Article d’Ondine Bérenger
L’ambition damnée
Un directeur d’opéra propose à Henri, jeune compositeur, d’écrire une œuvre. Aucune limite de temps, d’argent, ou de nombre de collaborateurs. Seule condition : « il faut que cela soit un Faust ».
© Frieder Aurin
Réécriture moderne du célèbre mythe, cette pièce de théâtre musical repose sur un concept d’une grande originalité : le public peut, à différents moments de la représentation, influencer l’action en cours et ainsi décider de la fin de l’histoire. Outre l’aspect ludique de créer une œuvre interactive, l’idée est particulièrement intéressante dans le cadre d’une réécriture de Faust : l’auditoire se trouve face aux mêmes possibilités que ce personnage. Puisqu’il est possible de tout faire advenir sur scène, que voudrons-nous voir ? Sauverons-nous Henri (figure de Faust), ou le ferons-nous damner ? Choisirons-nous son amour idyllique ou le sacrifice du créateur pour son oeuvre ? Entre le désir de drame et la conscience morale, quel rôle donnerons-nous à cet art du spectacle vivant ?
Si une telle idée, audacieuse et pleine d’un potentiel incroyable, fait indubitablement rêver, force est de constater que sa réalisation se heurte ici à de trop nombreuses difficultés. Après un premier acte qui, déjà, traîne en longueur, la nécessité d’encadrer le public lors des parties variables freine encore considérablement la progression du récit, et l’organisation prend finalement plus de temps que l’histoire elle-même. De plus, bien que la logique de décision soit très bien conçue, la méthode de « vote », quant à elle, est pour le moins pénible : on aurait apprécié une alternative plus calme à la compétition sonore entre la scène et la salle, d’autant plus que ce système empêche naturellement le public hurlant d’entendre une partie du texte. En termes d’interactions, on aura préféré de loin ce délicieux entracte ou le public, convié à la fête foraine qui prend place sur scène, boit de la soupe en pariant sur l’issue du spectacle ou discute avec certains personnages.

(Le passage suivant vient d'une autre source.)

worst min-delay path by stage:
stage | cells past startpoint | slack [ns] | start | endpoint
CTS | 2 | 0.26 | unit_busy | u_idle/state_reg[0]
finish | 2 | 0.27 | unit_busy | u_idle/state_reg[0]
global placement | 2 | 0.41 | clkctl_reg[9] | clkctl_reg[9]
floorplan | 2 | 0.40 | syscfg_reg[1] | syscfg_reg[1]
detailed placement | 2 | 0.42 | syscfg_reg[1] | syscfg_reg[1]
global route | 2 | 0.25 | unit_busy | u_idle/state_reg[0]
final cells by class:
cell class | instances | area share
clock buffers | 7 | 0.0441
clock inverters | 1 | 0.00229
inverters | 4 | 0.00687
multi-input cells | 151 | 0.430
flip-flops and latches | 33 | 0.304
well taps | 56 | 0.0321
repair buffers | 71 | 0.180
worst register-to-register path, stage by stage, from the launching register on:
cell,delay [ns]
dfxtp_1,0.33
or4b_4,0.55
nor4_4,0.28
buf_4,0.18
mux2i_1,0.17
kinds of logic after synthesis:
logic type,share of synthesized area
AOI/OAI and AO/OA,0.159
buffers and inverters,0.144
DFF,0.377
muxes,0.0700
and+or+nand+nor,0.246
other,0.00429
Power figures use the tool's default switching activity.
File: src/core/ppr_fbscale.sv
// feedback conditioning: percent, gain, offset, clamp to 0..100.0 %
`timescale 1ns/100ps
module ppr_fbscale (
  input wire logic [11:0] raw_i,
  input wire logic [15:0] gain_i,
  input wire logic [15:0] offset_i,
  output logic [9:0] pct_o
);
  import ppr_pkg::*;
  logic signed [31:0] v;
  // =====================================================================
  // gain has ten fraction bits; offset is signed tenths of a percent
  always_comb begin
    v = $signed(32'({6'h00, ppr_pct(raw_i)} * {10'h000, gain_i}) >> GAIN_FRAC);
    v = v + 32'($signed(offset_i));
    if (v < 0) begin
      pct_o = 10'h000;
    end else if (v > $signed(32'(PCT_FULL))) begin
      pct_o = PCT_FULL[9:0];
    end else begin
      pct_o = v[9:0];
    end
  end
endmodule // ppr_fbscale

File: src/core/ppr_top.sv
// process regulator top: wishbone registers, feedback path and pid loop
//
// Added by the designer: the register offsets and register access over Wishbone.
`timescale 1ns/100ps
module ppr_top #(
  parameter int PID_PERIOD = ppr_pkg::PID_PERIOD_CYC
) (
  input wire logic clk_sys_i,
  input wire logic reset_n_i,
  input wire logic wb_cyc_i,
  input wire logic wb_stb_i,
  input wire logic wb_we_i,
  input wire logic [7:0] wb_adr_i,
  input wire logic [3:0] wb_sel_i,
  input wire logic [31:0] wb_dat_i,
  output logic [31:0] wb_dat_o,
  output logic wb_ack_o,
  input wire logic [3:0][11:0] analog_in_i,
  input wire logic manual_auto_input_i,
  input wire logic [15:0] manual_speed_ref_i,
  output logic [15:0] speed_ref_o,
  output logic auto_mode_o,
  output logic forward_only_o,
  output logic jog_enable_o
);
  import ppr_pkg::*;

  // =====================================================================
  // reset release through two flops
  logic [1:0] rst_q_r;
  logic rst_n;
  always_ff @(posedge clk_sys_i or negedge reset_n_i) begin
    if (!reset_n_i) begin
      rst_q_r <= 2'h0;
    end else begin
      rst_q_r <= {rst_q_r[0], 1'b1};
    end
  end
  assign rst_n = rst_q_r[1];

  // =====================================================================
  // pin synchronisers; only the second stage is read
  logic [3:0][11:0] ain1_r, ain2_r, ain1_nxt, ain2_nxt;
  logic mai1_r, mai2_r, mai1_nxt, mai2_nxt;
  always_comb begin
    ain1_nxt = analog_in_i;
    ain2_nxt = ain1_r;
    mai1_nxt = manual_auto_input_i;
    mai2_nxt = mai1_r;
  end
  always_ff @(posedge clk_sys_i or negedge rst_n) begin
    if (!rst_n) begin
      ain1_r <= '0;
      ain2_r <= '0;
      mai1_r <= 1'b0;
      mai2_r <= 1'b0;
    end else begin
      ain1_r <= ain1_nxt;
      ain2_r <= ain2_nxt;
      mai1_r <= mai1_nxt;
      mai2_r <= mai2_nxt;
    end
  end

  // =====================================================================
  // register state
  logic en_r, rev_r, copy_r, spsrc_r, fwd_r, jog_r, ack_r;
  logic en_nxt, rev_nxt, copy_nxt, spsrc_nxt, fwd_nxt, jog_nxt, ack_nxt;
  logic [1:0] fbsel_r, fbsel_nxt, dp_r, dp_nxt;
  logic [9:0] spk_r, spk_nxt;
  logic [15:0] gain_r, gain_nxt, offs_r, offs_nxt, kp_r, kp_nxt, ki_r, ki_nxt, kd_r, kd_nxt;
  logic [15:0] min_r, min_nxt, max_r, max_nxt, scale_r, scale_nxt;
  logic [23:0] unit_r, unit_nxt;
  logic [7:0] fn2_r, fn2_nxt, fn3_r, fn3_nxt;
  logic [31:0] rdat_r, rdat_nxt, wv, rv;
  logic req, wr;
  // loop state, declared here for the read mux
  ppr_state_e st_r, st_nxt;
  logic [9:0] pv_r, pv_nxt, sp_r, sp_nxt, pv_now;
  logic [15:0] spd_r, spd_nxt, disp_r, disp_nxt;
  logic to_auto;

  // merge the written lanes into the current register word
  function automatic logic [31:0] merge(input logic [31:0] cur, input logic [31:0] d, input logic [3:0] s);
    for (int b = 0; b < 4; b++) begin
      merge[8*b +: 8] = s[b] ? d[8*b +: 8] : cur[8*b +: 8];
    end
  endfunction

  // =====================================================================
  // wishbone slave: ack one cycle after the strobe, then drop for a cycle
  always_comb begin
    req = wb_cyc_i && wb_stb_i && !ack_r;
    wr = req && wb_we_i;
    ack_nxt = req;
    {en_nxt, rev_nxt, copy_nxt, spsrc_nxt, fbsel_nxt} = {en_r, rev_r, copy_r, spsrc_r, fbsel_r};
    {spk_nxt, gain_nxt, offs_nxt, kp_nxt, ki_nxt, kd_nxt} = {spk_r, gain_r, offs_r, kp_r, ki_r, kd_r};
    {min_nxt, max_nxt, scale_nxt, dp_nxt, unit_nxt} = {min_r, max_r, scale_r, dp_r, unit_r};
    {fn2_nxt, fn3_nxt, fwd_nxt, jog_nxt} = {fn2_r, fn3_r, fwd_r, jog_r};
    case (wb_adr_i)
      ADR_CTRL: rv = 32'({fbsel_r, spsrc_r, copy_r, rev_r, en_r});
      ADR_SETPOINT: rv = 32'(spk_r);
      ADR_FB_GAIN: rv = 32'(gain_r);
      ADR_FB_OFFSET: rv = 32'(offs_r);
      ADR_KP: rv = 32'(kp_r);
      ADR_KI: rv = 32'(ki_r);
      ADR_KD: rv = 32'(kd_r);
      ADR_SPD_MIN: rv = 32'(min_r);
      ADR_SPD_MAX: rv = 32'(max_r);
      ADR_DISP_SCALE: rv = 32'(scale_r);
      ADR_DISP_FMT: rv = {unit_r, 6'h00, dp_r};
      ADR_IO_CFG: rv = 32'({jog_r, fwd_r, fn3_r, fn2_r});
      ADR_SP_READ: rv = 32'(sp_r);
      ADR_PV_READ: rv = 32'(pv_r);
      ADR_SPD_READ: rv = 32'(spd_r);
      ADR_DISP_READ: rv = 32'(disp_r);
      ADR_STATUS: rv = 32'(st_r);
      default: rv = 32'h0000_0000;
    endcase
    rdat_nxt = req ? rv : 32'h0000_0000;
    wv = merge(rv, wb_dat_i, wb_sel_i);
    if (wr) begin
      case (wb_adr_i)
        ADR_CTRL: begin
          {fbsel_nxt, spsrc_nxt, copy_nxt, rev_nxt, en_nxt} = wv[CTRL_FBSEL+1:CTRL_EN];
        end
        ADR_SETPOINT: spk_nxt = (wv[15:0] > 16'(PCT_FULL)) ? PCT_FULL[9:0] : wv[9:0];
        ADR_FB_GAIN: gain_nxt = wv[15:0];
        ADR_FB_OFFSET: offs_nxt = wv[15:0];
        ADR_KP: kp_nxt = wv[15:0];
        ADR_KI: ki_nxt = wv[15:0];
        ADR_KD: kd_nxt = wv[15:0];
        ADR_SPD_MIN: min_nxt = wv[15:0];
        ADR_SPD_MAX: max_nxt = wv[15:0];
        ADR_DISP_SCALE: scale_nxt = wv[15:0];
        ADR_DISP_FMT: {unit_nxt, dp_nxt} = {wv[31:FMT_UNIT], wv[1:0]};
        ADR_IO_CFG: {jog_nxt, fwd_nxt, fn3_nxt, fn2_nxt} = wv[IO_JOG:0];
        default: ;
      endcase
    end
    // switching the function on rewrites the dependent settings
    if (en_nxt && !en_r) begin
      fbsel_nxt = FBSEL_RST;
      fn2_nxt = FN2_PROCESS;
      fn3_nxt = FN3_MANAUTO;
      fwd_nxt = 1'b1;
      jog_nxt = 1'b0;
    end
    // bumpless transfer wins over a keypad write in the same cycle
    if (to_auto && copy_r && !spsrc_r) begin
      spk_nxt = pv_now;
    end
  end
  always_ff @(posedge clk_sys_i or negedge rst_n) begin
    if (!rst_n) begin
      {en_r, rev_r, copy_r, spsrc_r, ack_r, jog_r, fwd_r} <= 7'h00;
      {fbsel_r, dp_r, spk_r, rdat_r} <= {FBSEL_RST, DP_RST, 10'h000, 32'h0000_0000};
      {gain_r, offs_r, kp_r, ki_r, kd_r} <= {GAIN_RST, 16'h0000, KP_RST, KI_RST, 16'h0000};
      {min_r, max_r, scale_r, unit_r} <= {16'h0000, SPD_MAX_RST, SCALE_RST, 24'h000000};
      {fn2_r, fn3_r} <= 16'h0000;
    end else begin
      {en_r, rev_r, copy_r, spsrc_r, ack_r, jog_r, fwd_r} <=
        {en_nxt, rev_nxt, copy_nxt, spsrc_nxt, ack_nxt, jog_nxt, fwd_nxt};
      {fbsel_r, dp_r, spk_r, rdat_r} <= {fbsel_nxt, dp_nxt, spk_nxt, rdat_nxt};
      {gain_r, offs_r, kp_r, ki_r, kd_r} <= {gain_nxt, offs_nxt, kp_nxt, ki_nxt, kd_nxt};
      {min_r, max_r, scale_r, unit_r} <= {min_nxt, max_nxt, scale_nxt, unit_nxt};
      {fn2_r, fn3_r} <= {fn2_nxt, fn3_nxt};
    end
  end

  // =====================================================================
  // feedback and setpoint paths
  ppr_fbscale u_fb (
    .raw_i(ain2_r[fbsel_r]),
    .gain_i(gain_r),
    .offset_i(offs_r),
    .pct_o(pv_now)
  );
  ppr_lim_if pid_lim ();
  ppr_lim_if man_lim ();
  ppr_limit u_pid_lim (.lim(pid_lim));
  ppr_limit u_man_lim (.lim(man_lim));

  // =====================================================================
  // regulator loop; the integrator is only touched on update ticks and on the switch to automatic
  logic [19:0] cnt_r, cnt_nxt;
  logic signed [31:0] integ_r, integ_nxt;
  logic signed [11:0] err, err_q_r, err_q_nxt;
  logic hi_r, lo_r, hi_nxt, lo_nxt, tick, hold;
  logic [9:0] sp_now;
  always_comb begin
    tick = cnt_r == 20'(PID_PERIOD - 1);
    cnt_nxt = tick ? 20'h00000 : cnt_r + 20'h00001;
    sp_now = spsrc_r ? ppr_pct(ain2_r[0]) : spk_r;
    err = rev_r ? 12'(pv_now) - 12'(sp_now) : 12'(sp_now) - 12'(pv_now);
    st_nxt = st_r;
    case (st_r)
      ST_OFF: if (en_r) st_nxt = ST_MANUAL;
      ST_MANUAL: begin
        if (!en_r) begin
          st_nxt = ST_OFF;
        end else if (mai2_r && fn3_r == FN3_MANAUTO) begin
          st_nxt = ST_AUTO;
        end
      end
      ST_AUTO: begin
        if (!en_r) begin
          st_nxt = ST_OFF;
        end else if (!mai2_r || fn3_r != FN3_MANAUTO) begin
          st_nxt = ST_MANUAL;
        end
      end
      default: st_nxt = ST_OFF;
    endcase
    to_auto = st_r == ST_MANUAL && st_nxt == ST_AUTO;
    // p, i and d terms share ten fraction bits
    pid_lim.value = (32'($signed({1'b0, kp_r}) * err) + integ_r
                    + 32'($signed({1'b0, kd_r}) * (err - err_q_r))) >>> GAIN_FRAC;
    pid_lim.lo = min_r;
    pid_lim.hi = max_r;
    man_lim.value = $signed({16'h0000, manual_speed_ref_i});
    man_lim.lo = min_r;
    man_lim.hi = max_r;
    hold = (hi_r && err > 0) || (lo_r && err < 0);
    integ_nxt = integ_r;
    err_q_nxt = err_q_r;
    hi_nxt = hi_r;
    lo_nxt = lo_r;
    spd_nxt = spd_r;
    if (to_auto) begin
      integ_nxt = $signed({6'h00, spd_r, 10'h000}); // start from the running speed
      err_q_nxt = err;
    end else if (st_r == ST_AUTO) begin
      if (tick) begin
        spd_nxt = pid_lim.result;
        hi_nxt = pid_lim.at_hi;
        lo_nxt = pid_lim.at_lo;
        err_q_nxt = err;
        if (!hold) integ_nxt = integ_r + 32'($signed({1'b0, ki_r}) * err);
      end
    end else begin
      spd_nxt = man_lim.result;
      hi_nxt = 1'b0;
      lo_nxt = 1'b0;
    end
    pv_nxt = pv_now;
    sp_nxt = sp_now;
    disp_nxt = 16'((26'(pv_r) * 26'(scale_r)) / PCT_FULL);
  end
  always_ff @(posedge clk_sys_i or negedge rst_n) begin
    if (!rst_n) begin
      st_r <= ST_OFF;
      {cnt_r, integ_r, err_q_r, hi_r, lo_r} <= '0;
      {pv_r, sp_r, spd_r, disp_r} <= '0;
    end else begin
      st_r <= st_nxt;
      {cnt_r, integ_r, err_q_r, hi_r, lo_r} <= {cnt_nxt, integ_nxt, err_q_nxt, hi_nxt, lo_nxt};
      {pv_r, sp_r, spd_r, disp_r} <= {pv_nxt, sp_nxt, spd_nxt, disp_nxt};
    end
  end

  // outputs straight from flops
  assign wb_dat_o = rdat_r;
  assign wb_ack_o = ack_r;
  assign speed_ref_o = spd_r;
  assign auto_mode_o = st_r[2]; // one-hot auto bit, so no gate sits after the flop
  assign forward_only_o = fwd_r;
  assign jog_enable_o = jog_r;
endmodule // ppr_top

Heureusement, les comédiens, assumant pleinement le risque de jouer un spectacle variable, se montrent très sympathiques et parviennent à créer un rassemblement bien réel dans la salle. Ainsi, même si le récit et les personnages sont somme toute assez creux (conséquence de dialogues courts et peu recherchés), on ne s’ennuie pas une minute. En particulier, Vincent Schmitt est absolument admirable dans le rôle du directeur-Méphistophélès, le seul à être vraiment consistant. Chacune de ses interventions redonne du rythme à la représentation et relance le récit. Présence troublante, à la fois agréable et inquiétante, il semble que la musique de l’orchestre suive ses pas et n’obéisse qu’à lui.

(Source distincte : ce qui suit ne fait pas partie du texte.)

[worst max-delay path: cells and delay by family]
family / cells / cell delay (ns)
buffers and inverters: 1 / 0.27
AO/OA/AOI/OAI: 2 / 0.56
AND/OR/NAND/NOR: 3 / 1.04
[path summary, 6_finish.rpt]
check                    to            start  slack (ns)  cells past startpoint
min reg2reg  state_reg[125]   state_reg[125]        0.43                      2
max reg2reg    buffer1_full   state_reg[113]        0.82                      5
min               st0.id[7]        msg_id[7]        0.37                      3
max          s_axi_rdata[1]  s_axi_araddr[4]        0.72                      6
[src/vmesb_slave.sv]
// VME slave with data broadcasting, mode registers and block transfer support.
`timescale 1ns/1ps
module vmesb_slave
    import vmesb_pkg::*;
(
    input wire logic core_clk,
    input wire logic rst_b,
    input wire logic [31:0] reg_addr,
    input wire logic [7:0] reg_wdata,
    input wire logic reg_wr,
    input wire logic reg_rd,
    output logic [7:0] reg_rdata,
    input wire logic [31:22] slave_base,
    input wire logic local_mem_32mb,
    input wire logic own_mst_cycle,
    input wire vmesb_vme_t vme_in,
    output logic [63:0] vme_dout,
    output logic vme_dout_oe_b,
    input wire logic vme_dtack_in,
    output logic vme_dtack_o,
    output logic vme_dtack_oe_b,
    input wire logic grp_in,
    output logic grp_o,
    output logic grp_oe_b,
    input wire logic size_in,
    output logic size_o,
    output logic size_oe_b,
    output vmesb_mem_t mem_out,
    input wire logic [63:0] mem_rdata,
    input wire logic mem_ack
);
    // -------------------------------------------------------------------------
    // Declarations
    // -------------------------------------------------------------------------
    logic slv_en_r, slv_en_nxt, bc_en_r, bc_en_nxt;
    logic [7:0] rdata_r, rdata_nxt;
    vmesb_state_t state_r, state_nxt;
    logic as_act_r, as_act_nxt, own_r, own_nxt, wr_r, wr_nxt;
    logic [5:0] am_r, am_nxt;
    logic [31:0] cur_addr_r, cur_addr_nxt;
    logic [8:0] beats_r, beats_nxt;
    logic is_grp_r, is_grp_nxt, grp_drv_r, grp_drv_nxt;
    logic [MEM_OFF_W-1:0] moff_r, moff_nxt;
    logic [63:0] wdata_r, wdata_nxt, dout_r, dout_nxt;
    logic blt32, blt64, blt, grp32, slv_hit, grp_hit, take;
    logic [MEM_OFF_W-1:0] mem_off;

    // -------------------------------------------------------------------------
    // Control registers
    // -------------------------------------------------------------------------
    // The mode register needs an exact data value so a stray byte store cannot
    // switch the slave; the broadcast switch decodes the address only.
    always_comb
    begin
        slv_en_nxt = slv_en_r;
        bc_en_nxt = bc_en_r;
        rdata_nxt = 8'h00;
        if (reg_wr && reg_addr == EXT_MODE_ADDR)
        begin
            if (reg_wdata == EXT_MODE_ON)
            begin
                slv_en_nxt = 1'b1;
            end
            else if (reg_wdata == EXT_MODE_OFF)
            begin
                slv_en_nxt = 1'b0;
            end
        end
        if (reg_wr && reg_addr == BCAST_ON_ADDR)
        begin
            bc_en_nxt = 1'b1;
        end
        if (reg_wr && reg_addr == BCAST_OFF_ADDR)
        begin
            bc_en_nxt = 1'b0;
        end
        if (reg_rd && reg_addr == EXT_MODE_ADDR)
        begin
            rdata_nxt = slv_en_r ? EXT_MODE_ON : EXT_MODE_OFF;
        end
        else if (reg_rd && reg_addr == STATUS_ADDR)
        begin
            rdata_nxt[ST_SLV_EN_BIT] = slv_en_r;
            rdata_nxt[ST_BC_EN_BIT] = bc_en_r;
            rdata_nxt[ST_GRP32_BIT] = grp32;
            rdata_nxt[ST_BUSY_BIT] = (state_r != ST_IDLE);
            rdata_nxt[ST_GRP_DRV_BIT] = grp_drv_r;
        end
    end

    always_ff @(posedge core_clk or negedge rst_b)
    begin
        if (!rst_b)
        begin
            slv_en_r <= SLV_EN_RST;
            bc_en_r <= BC_EN_RST;
            rdata_r <= 8'h00;
        end
        else
        begin
            slv_en_r <= slv_en_nxt;
            bc_en_r <= bc_en_nxt;
            rdata_r <= rdata_nxt;
        end
    end

    assign reg_rdata = rdata_r;

    // -------------------------------------------------------------------------
    // Group size detection and decode
    // -------------------------------------------------------------------------
    // A 32 MB member pulls the shared size wire; any pull widens the window.
    assign grp32 = !size_in;
    assign size_o = 1'b0;
    assign size_oe_b = !(bc_en_r && local_mem_32mb);

    // The block mode is the master's choice, read from the address modifier.
    assign blt32 = (am_r == AM_BLT_USR) || (am_r == AM_BLT_SUP);
    assign blt64 = (am_r == AM_MBLT_USR) || (am_r == AM_MBLT_SUP);
    assign blt = blt32 || blt64;

    vmesb_win_dec u_dec (
        .addr(cur_addr_r),
        .slave_base(slave_base),
        .win32(local_mem_32mb),
        .grp32(grp32),
        .bc_en(bc_en_r),
        .write(wr_r),
        .slv_hit(slv_hit),
        .grp_hit(grp_hit),
        .mem_off(mem_off)
    );

    // Own window and group window are both live; a single cycle moves one
    // word, a block cycle up to the beat limit. Own-master cycles fall through
    // so another slave or the bus timer ends them.
    assign take = (state_r == ST_IDLE) && as_act_r && !vme_in.ds_b && slv_en_r
                  && !own_r && (slv_hit || grp_hit)
                  && (beats_r < MAX_BEATS) && (blt || beats_r == 9'h000);

    // -------------------------------------------------------------------------
    // Cycle sequencer
    // -------------------------------------------------------------------------
    always_comb
    begin
        state_nxt = state_r;
        as_act_nxt = as_act_r;
        own_nxt = own_r;
        wr_nxt = wr_r;
        am_nxt = am_r;
        cur_addr_nxt = cur_addr_r;
        beats_nxt = beats_r;
        is_grp_nxt = is_grp_r;
        grp_drv_nxt = grp_drv_r;
        moff_nxt = moff_r;
        wdata_nxt = wdata_r;
        dout_nxt = dout_r;
        // The address phase opens on the strobe's falling level.
        if (vme_in.as_b)
        begin
            as_act_nxt = 1'b0;
        end
        else if (!as_act_r)
        begin
            as_act_nxt = 1'b1;
            own_nxt = own_mst_cycle;
            wr_nxt = !vme_in.write_b;
            am_nxt = vme_in.am;
            cur_addr_nxt = vme_in.addr;
            beats_nxt = 9'h000;
        end
        unique case (state_r)
            ST_IDLE:
            begin
                if (take)
                begin
                    state_nxt = ST_MEM;
                    is_grp_nxt = grp_hit && !slv_hit;
                    grp_drv_nxt = grp_hit && !slv_hit;
                    moff_nxt = mem_off;
                    wdata_nxt = vme_in.data;
                end
            end
            ST_MEM:
            begin
                if (mem_ack)
                begin
                    dout_nxt = mem_rdata;
                    grp_drv_nxt = 1'b0;
                    state_nxt = is_grp_r ? ST_GRP : ST_ACK;
                end
            end
            ST_GRP:
            begin
                // Wait until no member holds the wire any more.
                if (grp_in)
                begin
                    state_nxt = ST_ACK;
                end
            end
            ST_ACK:
            begin
                if (vme_in.ds_b)
                begin
                    state_nxt = ST_IDLE;
                    beats_nxt = beats_r + 9'h001;
                    if (blt64)
                    begin
                        cur_addr_nxt = cur_addr_r + ADDR_STEP_D64;
                    end
                    else if (blt32)
                    begin
                        cur_addr_nxt = cur_addr_r + ADDR_STEP_D32;
                    end
                end
            end
        endcase
    end

    always_ff @(posedge core_clk or negedge rst_b)
    begin
        if (!rst_b)
        begin
            state_r <= ST_IDLE;
            as_act_r <= 1'b0;
            own_r <= 1'b0;
            wr_r <= 1'b0;
            am_r <= 6'h00;
            cur_addr_r <= 32'h0000_0000;
            beats_r <= 9'h000;
            is_grp_r <= 1'b0;
            grp_drv_r <= 1'b0;
            moff_r <= '0;
            wdata_r <= 64'h0;
            dout_r <= 64'h0;
        end
        else
        begin
            state_r <= state_nxt;
            as_act_r <= as_act_nxt;
            own_r <= own_nxt;
            wr_r <= wr_nxt;
            am_r <= am_nxt;
            cur_addr_r <= cur_addr_nxt;
            beats_r <= beats_nxt;
            is_grp_r <= is_grp_nxt;
            grp_drv_r <= grp_drv_nxt;
            moff_r <= moff_nxt;
            wdata_r <= wdata_nxt;
            dout_r <= dout_nxt;
        end
    end

    // -------------------------------------------------------------------------
    // Pin and memory outputs
    // -------------------------------------------------------------------------
    // Open-collector style pins: the level is always low, the enable decides.
    assign vme_dtack_o = 1'b0;
    assign vme_dtack_oe_b = (state_r != ST_ACK);
    assign grp_o = 1'b0;
    assign grp_oe_b = !grp_drv_r;
    assign vme_dout = dout_r;
    assign vme_dout_oe_b = !((state_r == ST_ACK) && !wr_r);
    assign mem_out.req = (state_r == ST_MEM);
    assign mem_out.we = wr_r;
    assign mem_out.wide = blt64;
    assign mem_out.addr = moff_r;
    assign mem_out.wdata = wdata_r;
endmodule : vmesb_slave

En effet, les partis pris de la direction musicale sont étranges, mais semblent faire sens vis-à-vis de ce seul personnage. Divisés en quatre groupes, les musiciens et chanteurs interprètent des extraits de plusieurs opéras, mais l’écho entre les œuvres et les dialogues en cours ressortent peu, d’autant plus que l’acoustique de la salle n’est pas adaptée. Ces arrangements musicaux volontairement troubles et dissonants s’accordent aux passages sombres du récit, mais finissent par être redondants et finalement peu cohérents lorsque les scènes empruntent un chemin positif.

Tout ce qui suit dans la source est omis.